Philippe Grosclaude, pilot for turbulence

Layer by layer, the artist sets down his fears and obsessions, covers them over, freezes and fixes them to the canvas until he obtains a beauty like Baudelaire’s “dream of stone.”

A clash of titans, with shocks and stars; glacial landscape, white and blue, with the earthy hue of tree trunks to warm it; a circular movement made around a central motif, the human figure, where everything comes together. Philippe Grosclaude has concentrated on pastel since 1978 and his works in that medium denote a style and accordingly are immediately recognizable (even independent of their signature, which combines the stamp and the artist’s name). And yet they defy easy description!

L'ange, 1990

THE BALANCE OF TENSIONS

Let’s lay out the terms rather that come to mind when we look at these paintings. Beauty, first of all, clear and unmistakable; melancholy, the melancholy that follows tragedy; the worry of someone who has learned not to cling to his fears; the silence that follows the scream. The patient working of pastel, which is applied in dozens of layers that are set in place each time, surely contributes to this pacified mask, where the various tensions balance one another. Layer after layer, the artist sets down his fears and obsessions, covers them over, fixes them to the canvas until he obtains a beauty like Baudelaire’s “dream of stone.”
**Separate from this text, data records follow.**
### src/flat_wrapper.sv
// flat-port wrapper written by rule: the top's interface ports become plain ports
module rx_chain_model_mc_flat import rx_chain_pkg::*;
#(
    parameter int N_CH       = RX_N_CH,
    parameter int DATA_W     = RX_DATA_W,
    parameter int RATE_W     = RX_RATE_W,
    parameter int FIFO_DEPTH = RX_FIFO_DEPTH
)
  (clk, rst_n, bus_rate_axis_tdata_i, bus_rate_axis_tvalid_i, bus_dds_iq_axis_tdata_i, bus_dds_iq_axis_tvalid_i, bus_axis_tready_i, bus_overflow_clr_i, bus_axis_tvalid_o, bus_axis_tdata_o, bus_overflow_o);
  rx_chain_model_mc_if #(.N_CH(N_CH), .DATA_W(DATA_W)) bus_i ();
  input logic clk;
  input logic rst_n;
  input wire logic [$bits(bus_i.rate_axis_tdata_i)-1:0] bus_rate_axis_tdata_i;
  input wire logic [$bits(bus_i.rate_axis_tvalid_i)-1:0] bus_rate_axis_tvalid_i;
  input wire logic [$bits(bus_i.dds_iq_axis_tdata_i)-1:0] bus_dds_iq_axis_tdata_i;
  input wire logic [$bits(bus_i.dds_iq_axis_tvalid_i)-1:0] bus_dds_iq_axis_tvalid_i;
  input wire logic [$bits(bus_i.axis_tready_i)-1:0] bus_axis_tready_i;
  input wire logic [$bits(bus_i.overflow_clr_i)-1:0] bus_overflow_clr_i;
  output wire logic [$bits(bus_i.axis_tvalid_o)-1:0] bus_axis_tvalid_o;
  output wire logic [$bits(bus_i.axis_tdata_o)-1:0] bus_axis_tdata_o;
  output wire logic [$bits(bus_i.overflow_o)-1:0] bus_overflow_o;
  assign bus_i.rate_axis_tdata_i = bus_rate_axis_tdata_i;
  assign bus_i.rate_axis_tvalid_i = bus_rate_axis_tvalid_i;
  assign bus_i.dds_iq_axis_tdata_i = bus_dds_iq_axis_tdata_i;
  assign bus_i.dds_iq_axis_tvalid_i = bus_dds_iq_axis_tvalid_i;
  assign bus_i.axis_tready_i = bus_axis_tready_i;
  assign bus_i.overflow_clr_i = bus_overflow_clr_i;
  assign bus_axis_tvalid_o = bus_i.axis_tvalid_o;
  assign bus_axis_tdata_o = bus_i.axis_tdata_o;
  assign bus_overflow_o = bus_i.overflow_o;
  rx_chain_model_mc #(.N_CH(N_CH), .DATA_W(DATA_W), .RATE_W(RATE_W), .FIFO_DEPTH(FIFO_DEPTH)) u_core (.clk(clk), .rst_n(rst_n), .bus(bus_i));
endmodule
Anonymous figures with hooked noses and heavy eyelids haunt these compositions, which are otherwise abstract. There is an everybody and a nobody, Quelqu’un (1993), some Duo (1992), a nameless Portrait (1993); there is the face of Aube (1993), the apparition of L’ange (1990), and especially the Emergence (1993) of something. Indeed, the images express a gush of sudden stars, the beginning that is suggested by the skin of an egg, the pressed-out juice of bunches of protean grapes. Sometimes a juice has been spread over the surface as in drip painting, a mechanism that is used with restraint. The restraint of effects of pigments and colors, of symbols, of the gesture itself – these elements characterize an art that is discreetly generous or generously modest.

Ils sont, 1993/1

PUBLICATION OF A MONOGRAPH

Philippe Grosclaude is exhibiting for the fifth or sixth time at the Anton Meier Gallery; the first time Meier showed his work was twenty years ago in Carouge, where the gallerist had his space, and where the artist can still be found working. Born in 1942, Grosclaude studied fine arts in Geneva and obtained three federal grants before going on to exhibit in both German Eastern and French Western Switzerland. Today Éditions ABC in Zurich is bringing out the first monograph devoted to him, the work of Françoise Jaunin. A mid-career appraisal of a body of work that continues to evolve and still favors forms that are “rounded, elliptical, parabolic, trapezoidal, or tapering at both ends,” according to Fritz Billeter, who wrote the preface. Visitors to the gallery won’t miss the opportunity to venture into an adjoining space to take a look at the large-format works. Elsewhere applied to paper, paper board, or wood, here pastel covers stretched canvases where expanding forms are at liberty to stretch out and spend a potential energy that remains perfectly controlled.